## Data provided
==> src/hdl/acis_irq_group.sv <==
// acis_irq_group: eight sticky status bits with mask and trigger mode.
// assumes sources are synchronous to clk; clr comes from the bus side.
`timescale 1ns/1ps
`include "acis_params.svh"
module acis_irq_group (
  input  wire logic                  clk,
  input  wire logic                  sys_rst,
  input  wire logic [7:0]            src,
  input  wire acis_pkg::acis_grp_cfg_t cfg,
  input  wire logic [7:0]            clr,
  output logic      [7:0]            status,
  output logic      [7:0]            evt
);

  logic [7:0] src_d_r;
  logic [7:0] status_r;

  always_ff @(posedge clk) begin
    if (sys_rst) begin
      src_d_r <= `ACIS_RST_VAL;
    end else begin
      src_d_r <= src;
    end
  end

  for (genvar i = 0; i < 8; i++) begin : g_bit
    acis_pkg::acis_mode_t mode;
    // code is MSB register bit over LSB register bit
    assign mode = acis_pkg::acis_mode_t'({cfg.mode_hi[i], cfg.mode_lo[i]});

    always_comb begin
      unique case (mode)
        acis_pkg::ACIS_MODE_RISE:  evt[i] = src[i] && !src_d_r[i];
        acis_pkg::ACIS_MODE_FALL:  evt[i] = !src[i] && src_d_r[i];
        acis_pkg::ACIS_MODE_LEVEL: evt[i] = src[i];
        acis_pkg::ACIS_MODE_RSVD:  evt[i] = 1'b0;
      endcase
    end

  end

  // set wins over clear so an event in the read cycle survives
  always_ff @(posedge clk) begin
    if (sys_rst) begin
      status_r <= `ACIS_RST_VAL;
    end else begin
      status_r <= cfg.mask & ((status_r & ~clr) | evt);
    end
  end

  assign status = status_r & cfg.mask;

endmodule : acis_irq_group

## Exercise brief
Restate the data word for word.

## Reply to the exercise
==> src/hdl/acis_irq_group.sv <==
// acis_irq_group: eight sticky status bits with mask and trigger mode.
// assumes sources are synchronous to clk; clr comes from the bus side.
`timescale 1ns/1ps
`include "acis_params.svh"
module acis_irq_group (
  input  wire logic                  clk,
  input  wire logic                  sys_rst,
  input  wire logic [7:0]            src,
  input  wire acis_pkg::acis_grp_cfg_t cfg,
  input  wire logic [7:0]            clr,
  output logic      [7:0]            status,
  output logic      [7:0]            evt
);

  logic [7:0] src_d_r;
  logic [7:0] status_r;

  always_ff @(posedge clk) begin
    if (sys_rst) begin
      src_d_r <= `ACIS_RST_VAL;
    end else begin
      src_d_r <= src;
    end
  end

  for (genvar i = 0; i < 8; i++) begin : g_bit
    acis_pkg::acis_mode_t mode;
    // code is MSB register bit over LSB register bit
    assign mode = acis_pkg::acis_mode_t'({cfg.mode_hi[i], cfg.mode_lo[i]});

    always_comb begin
      unique case (mode)
        acis_pkg::ACIS_MODE_RISE:  evt[i] = src[i] && !src_d_r[i];
        acis_pkg::ACIS_MODE_FALL:  evt[i] = !src[i] && src_d_r[i];
        acis_pkg::ACIS_MODE_LEVEL: evt[i] = src[i];
        acis_pkg::ACIS_MODE_RSVD:  evt[i] = 1'b0;
      endcase
    end

  end

  // set wins over clear so an event in the read cycle survives
  always_ff @(posedge clk) begin
    if (sys_rst) begin
      status_r <= `ACIS_RST_VAL;
    end else begin
      status_r <= cfg.mask & ((status_r & ~clr) | evt);
    end
  end

  assign status = status_r & cfg.mask;

endmodule : acis_irq_group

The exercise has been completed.